Yesterday myself and 3 of my reiki students went to a sweatlodge run by Jason Sewell from Turtle Lodge Healing: www.turtlelodgehealing.co.uk It was an amazing experience and very hard to describe with words. The lows and highs felt in a day that you actually volunteer yourself for, create a profound experience. I have wanted to do a sweatlodge now for years and this year I decided to say YES to all those things I’ve wanted to do. We can all find excuses, we can all procrastinate but there comes a time when you have to take action and surrender to spiritual progression. None of us were sure what to expect and the intensity of the heat caught us off guard. At times I wondered if I could literally take another round..but…round after round I kept going back in there to face the heat – to face my fears- to face myself.

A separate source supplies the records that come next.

`src/necird_pkg.sv`:
```
// Package: shared types, register indexes and helpers for the NEC IR edge decoder.
`default_nettype none
package necird_pkg;

	localparam int unsigned CapW   = 16;
	localparam int unsigned UsW    = 20;
	localparam int unsigned NumReg = 8;
	localparam int unsigned IdxW   = 3;
	localparam int unsigned WordW  = 32;
	localparam int unsigned CntW   = 6;

	localparam logic [CntW-1:0] FrameBits = 6'd32;
	localparam logic [UsW-1:0]  EndGapUs  = 20'd30000;

	// register indexes
	localparam logic [IdxW-1:0] REG_LEADER_MARK_MIN  = 3'd0;
	localparam logic [IdxW-1:0] REG_LEADER_MARK_MAX  = 3'd1;
	localparam logic [IdxW-1:0] REG_LEADER_SPACE_MIN = 3'd2;
	localparam logic [IdxW-1:0] REG_LEADER_SPACE_MAX = 3'd3;
	localparam logic [IdxW-1:0] REG_ZERO_SPACE_MIN   = 3'd4;
	localparam logic [IdxW-1:0] REG_ZERO_SPACE_MAX   = 3'd5;
	localparam logic [IdxW-1:0] REG_ONE_SPACE_MIN    = 3'd6;
	localparam logic [IdxW-1:0] REG_ONE_SPACE_MAX    = 3'd7;

	typedef logic [NumReg-1:0][UsW-1:0] cfg_bank_t;

	typedef enum logic [1:0] {
		EV_NONE  = 2'd0,
		EV_FRAME = 2'd1,
		EV_END   = 2'd2
	} frame_event_t;

	typedef enum logic [2:0] {
		EDGE_FIRST   = 3'b001,
		EDGE_RISING  = 3'b010,
		EDGE_FALLING = 3'b100
	} edge_phase_t;

	typedef enum logic [2:0] {
		FRM_IDLE   = 3'b001,
		FRM_MARK   = 3'b010,
		FRM_DECODE = 3'b100
	} frame_phase_t;

	typedef struct packed {
		logic             arm_rising;
		frame_event_t     frame_event;
		logic [WordW-1:0] frame_word;
		logic [7:0]       command_byte;
	} result_t;

	// exclusive window check
	function automatic logic in_window(input logic [UsW-1:0] w,
		input logic [UsW-1:0] lo, input logic [UsW-1:0] hi);
		return (w > lo) && (w < hi);
	endfunction

endpackage
`default_nettype wire

```
`src/necird_in_if.sv`:
```
// Interface: input capture channel.
`default_nettype none
interface necird_in_if;
	logic        valid;
	logic        ready;
	logic [15:0] capture_ticks;

	modport source (output valid, output capture_ticks, input ready);
	modport sink (input valid, input capture_ticks, output ready);
endinterface
`default_nettype wire

```
`src/necird_out_if.sv`:
```
// Interface: result channel.
`default_nettype none
interface necird_out_if;
	logic        valid;
	logic        ready;
	logic        arm_rising;
	logic [1:0]  frame_event;
	logic [31:0] frame_word;
	logic [7:0]  command_byte;

	modport source (output valid, output arm_rising, output frame_event,
		output frame_word, output command_byte, input ready);
	modport sink (input valid, input arm_rising, input frame_event,
		input frame_word, input command_byte, output ready);
endinterface
`default_nettype wire

```
`src/nec_ir_edge_decoder_top.sv`:
```
// A capture accepted on the input moves through the stage-1 and result registers;
// throughput is one capture per cycle unless the output stalls. The decode is one
// short pass from stage 1 to the result register, state updating as the stage moves.
// Reset (arst_n low, asynchronous): both stages empty, frame state idle, first edge
// awaited, timing bounds back to their defaults.
// Top level: NEC IR edge decoder with input stage, core and result register.
`default_nettype none
module nec_ir_edge_decoder_top
	import necird_pkg::*;
(
	input  wire logic            clk,
	input  wire logic            arst_n,
	necird_in_if.sink            in_ch,
	necird_out_if.source         out_ch,
	input  wire logic            cfg_we,
	input  wire logic [IdxW-1:0] cfg_index,
	input  wire logic [UsW-1:0]  cfg_wdata
);

	cfg_bank_t       bank;
	result_t         res;
	result_t         res_s2;
	logic            valid_s1, valid_s2;
	logic [CapW-1:0] cap_s1;
	logic            advance;
	logic            take_in;

	necird_cfg u_cfg (
		.clk       (clk),
		.arst_n    (arst_n),
		.cfg_we    (cfg_we),
		.cfg_index (cfg_index),
		.cfg_wdata (cfg_wdata),
		.bank      (bank)
	);

	// the stage-1 beat moves into the result register when that one is free
	// or is being drained this cycle; the core state steps with it
	assign advance      = valid_s1 && (!valid_s2 || out_ch.ready);
	assign in_ch.ready  = !valid_s1 || advance;
	assign take_in      = in_ch.valid && in_ch.ready;

	necird_core u_core (
		.clk    (clk),
		.arst_n (arst_n),
		.step   (advance),
		.cap    (cap_s1),
		.bank   (bank),
		.res    (res)
	);

	always_ff @(posedge clk or negedge arst_n) begin
		if (!arst_n) begin
			valid_s1 <= 1'b0;
			valid_s2 <= 1'b0;
		end else begin
			if (in_ch.ready) begin
				valid_s1 <= in_ch.valid;
			end
			if (advance) begin
				valid_s2 <= 1'b1;
			end else if (out_ch.ready) begin
				valid_s2 <= 1'b0;
			end
		end
	end

	// payload registers, no reset
	always_ff @(posedge clk) begin
		if (take_in) begin
			cap_s1 <= in_ch.capture_ticks;
		end
		if (advance) begin
			res_s2 <= res;
		end
	end

	assign out_ch.valid        = valid_s2;
	assign out_ch.arm_rising   = res_s2.arm_rising;
	assign out_ch.frame_event  = res_s2.frame_event;
	assign out_ch.frame_word   = res_s2.frame_word;
	assign out_ch.command_byte = res_s2.command_byte;

`ifndef ASSERT_OFF
	a_stall_holds_s1: assert property (@(posedge clk) disable iff (!arst_n)
		valid_s1 && !advance |=> valid_s1 && $stable(cap_s1))
		else $error("stage 1 beat lost while stalled");
	a_s2_fill: assert property (@(posedge clk) disable iff (!arst_n)
		advance |=> valid_s2)
		else $error("result register not filled");
	a_no_overwrite: assert property (@(posedge clk) disable iff (!arst_n)
		valid_s2 && !out_ch.ready |-> !advance)
		else $error("result overwritten before taken");
`endif

endmodule
`default_nettype wire

```
`src/necird_cfg.sv`:
```
// Configuration register bank: eight 20-bit timing bounds.
`default_nettype none
module necird_cfg
	import necird_pkg::*;
(
	input  wire logic            clk,
	input  wire logic            arst_n,
	input  wire logic            cfg_we,
	input  wire logic [IdxW-1:0] cfg_index,
	input  wire logic [UsW-1:0]  cfg_wdata,
	output cfg_bank_t            bank
);

	cfg_bank_t bank_q;

	always_ff @(posedge clk or negedge arst_n) begin
		if (!arst_n) begin
			bank_q[REG_LEADER_MARK_MIN]  <= 20'd8000;
			bank_q[REG_LEADER_MARK_MAX]  <= 20'd10000;
			bank_q[REG_LEADER_SPACE_MIN] <= 20'd4000;
			bank_q[REG_LEADER_SPACE_MAX] <= 20'd5000;
			bank_q[REG_ZERO_SPACE_MIN]   <= 20'd500;
			bank_q[REG_ZERO_SPACE_MAX]   <= 20'd800;
			bank_q[REG_ONE_SPACE_MIN]    <= 20'd1500;
			bank_q[REG_ONE_SPACE_MAX]    <= 20'd2000;
		end else if (cfg_we) begin
			bank_q[cfg_index] <= cfg_wdata;
		end
	end

	assign bank = bank_q;

endmodule
`default_nettype wire

```
`src/necird_core.sv`:
```
// Decoder core: per-edge width measurement, frame state and bit shifter.
`default_nettype none
module necird_core
	import necird_pkg::*;
(
	input  wire logic            clk,
	input  wire logic            arst_n,
	input  wire logic            step,
	input  wire logic [CapW-1:0] cap,
	input  wire cfg_bank_t       bank,
	output result_t              res
);

	edge_phase_t      edge_q, edge_d;
	frame_phase_t     frame_q, frame_d;
	logic [CapW-1:0]  last_cap_q;
	logic [CntW-1:0]  bit_cnt_q, bit_cnt_d;
	logic [WordW-1:0] shift_q, shift_d;
	logic [7:0]       cmd_q, cmd_d;

	logic [CapW-1:0]  diff;
	logic [UsW-1:0]   width_us;
	logic [WordW-1:0] shifted;
	logic             is_zero, is_one;

	// width = ticks * 10, as two shifted adds
	assign diff     = cap - last_cap_q;
	assign width_us = {1'b0, diff, 3'b000} + {3'b000, diff, 1'b0};
	assign is_zero  = in_window(width_us, bank[REG_ZERO_SPACE_MIN], bank[REG_ZERO_SPACE_MAX]);
	assign is_one   = in_window(width_us, bank[REG_ONE_SPACE_MIN], bank[REG_ONE_SPACE_MAX]);

	always_comb begin
		edge_d    = edge_q;
		frame_d   = frame_q;
		bit_cnt_d = bit_cnt_q;
		shift_d   = shift_q;
		cmd_d     = cmd_q;
		shifted   = shift_q;
		res.arm_rising  = 1'b0;
		res.frame_event = EV_NONE;
		case (edge_q)
			EDGE_FIRST: begin
				edge_d         = EDGE_RISING;
				res.arm_rising = 1'b1;
			end
			EDGE_RISING: begin
				// end of low mark
				if (frame_q == FRM_IDLE && in_window(width_us,
					bank[REG_LEADER_MARK_MIN], bank[REG_LEADER_MARK_MAX])) begin
					frame_d = FRM_MARK;
				end
				edge_d = EDGE_FALLING;
			end
			default: begin
				// falling edge, end of high space
				if (frame_q == FRM_MARK && in_window(width_us,
					bank[REG_LEADER_SPACE_MIN], bank[REG_LEADER_SPACE_MAX])) begin
					frame_d = FRM_DECODE;
				end else if (frame_q == FRM_DECODE && bit_cnt_q < FrameBits) begin
					if (is_zero) begin
						shifted = {shift_q[WordW-2:0], 1'b0};
					end else if (is_one) begin
						shifted = {shift_q[WordW-2:0], 1'b1};
					end
					shift_d   = shifted;
					bit_cnt_d = bit_cnt_q + 6'd1;
					if (bit_cnt_d == FrameBits) begin
						cmd_d = shifted[15:8];
						if (shifted[31:24] == ~shifted[23:16] &&
							shifted[15:8] == ~shifted[7:0]) begin
							res.frame_event = EV_FRAME;
						end
					end
				end else if (bit_cnt_q == FrameBits && width_us > EndGapUs) begin
					res.frame_event = EV_END;
					frame_d         = FRM_IDLE;
					bit_cnt_d       = '0;
				end
				edge_d         = EDGE_RISING;
				res.arm_rising = 1'b1;
			end
		endcase
		res.frame_word   = shift_d;
		res.command_byte = cmd_d;
	end

	always_ff @(posedge clk or negedge arst_n) begin
		if (!arst_n) begin
			edge_q     <= EDGE_FIRST;
			frame_q    <= FRM_IDLE;
			last_cap_q <= '0;
			bit_cnt_q  <= '0;
			shift_q    <= '0;
			cmd_q      <= '0;
		end else if (step) begin
			edge_q     <= edge_d;
			frame_q    <= frame_d;
			last_cap_q <= cap;
			bit_cnt_q  <= bit_cnt_d;
			shift_q    <= shift_d;
			cmd_q      <= cmd_d;
		end
	end

`ifndef ASSERT_OFF
	a_cnt_range: assert property (@(posedge clk) disable iff (!arst_n)
		bit_cnt_q <= FrameBits)
		else $error("bit count past frame length");
	a_cnt_only_decode: assert property (@(posedge clk) disable iff (!arst_n)
		frame_q != FRM_DECODE |-> bit_cnt_q == '0)
		else $error("bits counted outside decoding");
	a_no_first_again: assert property (@(posedge clk) disable iff (!arst_n)
		edge_q != EDGE_FIRST |=> edge_q != EDGE_FIRST)
		else $error("edge phase returned to first edge");
	a_end_resets: assert property (@(posedge clk) disable iff (!arst_n)
		step && res.frame_event == EV_END |=> frame_q == FRM_IDLE && bit_cnt_q == '0)
		else $error("end gap did not rearm");
`endif

endmodule
`default_nettype wire
```
`src/flat_wrapper.sv`:
```
// flat-port wrapper written by rule: the top's interface ports become plain ports
module nec_ir_edge_decoder_top_flat import necird_pkg::*;
  (clk, arst_n, cfg_we, cfg_index, cfg_wdata, in_ch_valid, in_ch_capture_ticks, in_ch_ready, out_ch_valid, out_ch_arm_rising, out_ch_frame_event, out_ch_frame_word, out_ch_command_byte, out_ch_ready);
  necird_in_if in_ch_i ();
  necird_out_if out_ch_i ();
  input  wire logic clk;
  input  wire logic arst_n;
  input  wire logic cfg_we;
  input  wire logic [IdxW-1:0] cfg_index;
  input  wire logic [UsW-1:0] cfg_wdata;
  input wire logic [$bits(in_ch_i.valid)-1:0] in_ch_valid;
  input wire logic [$bits(in_ch_i.capture_ticks)-1:0] in_ch_capture_ticks;
  output wire logic [$bits(in_ch_i.ready)-1:0] in_ch_ready;
  output wire logic [$bits(out_ch_i.valid)-1:0] out_ch_valid;
  output wire logic [$bits(out_ch_i.arm_rising)-1:0] out_ch_arm_rising;
  output wire logic [$bits(out_ch_i.frame_event)-1:0] out_ch_frame_event;
  output wire logic [$bits(out_ch_i.frame_word)-1:0] out_ch_frame_word;
  output wire logic [$bits(out_ch_i.command_byte)-1:0] out_ch_command_byte;
  input wire logic [$bits(out_ch_i.ready)-1:0] out_ch_ready;
  assign in_ch_i.valid = in_ch_valid;
  assign in_ch_i.capture_ticks = in_ch_capture_ticks;
  assign in_ch_ready = in_ch_i.ready;
  assign out_ch_valid = out_ch_i.valid;
  assign out_ch_arm_rising = out_ch_i.arm_rising;
  assign out_ch_frame_event = out_ch_i.frame_event;
  assign out_ch_frame_word = out_ch_i.frame_word;
  assign out_ch_command_byte = out_ch_i.command_byte;
  assign out_ch_i.ready = out_ch_ready;
  nec_ir_edge_decoder_top u_core (.clk(clk), .arst_n(arst_n), .in_ch(in_ch_i), .out_ch(out_ch_i), .cfg_we(cfg_we), .cfg_index(cfg_index), .cfg_wdata(cfg_wdata));
endmodule
```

My immediate thought in the darkness and heat of the sweatlodge was that this must be how it feels to be in the womb and I felt quite elated and giddy. As the heat grew and my heart began to race the panic came in and 3 times I overcame the fear. After the second round I felt physically wiped out and really thought I couldn’t take anymore. With some assistance from Jason and his smudging I got back up and went back in. We did 6 rounds in total and every round felt different. I was inspired by Nell the firekeeper who I am affectionately refering to as Nell the Lionheart because she had the strength of a lioness. While we were all flopped on the floor Nell was loading up the hot rocks “the ancestors” and placing them into the lodge. Jason was an excellent facilitator, very gentle and encouraging. The whole group gelled as a whole and I am very honored I got to experience this with some of my ” deerheart/reiki star tribe”. A phrase that springs to mind while doing the sweatlodge is “weak as a kitten” because thats how I felt physically. Mentally and emotionally I was channelling the “strength of a lion”.
In todays society we want a fast track to spiritual attainment. The quick fix to healing. I have always believed that you get out of something what you put in. The sweatlodge takes a strength and determination that fills you with pride when you realise what you have achieved. If you had asked me half way through yesterday would I do it again I would have said NO. However by the time I went to sleep last night I had already decided I would do it again next year. Any opportunity to heal and grow on such a level is a gift, please take it. On leaving last night I also thought if I can do it or at least try to do it anyone can….no excuses.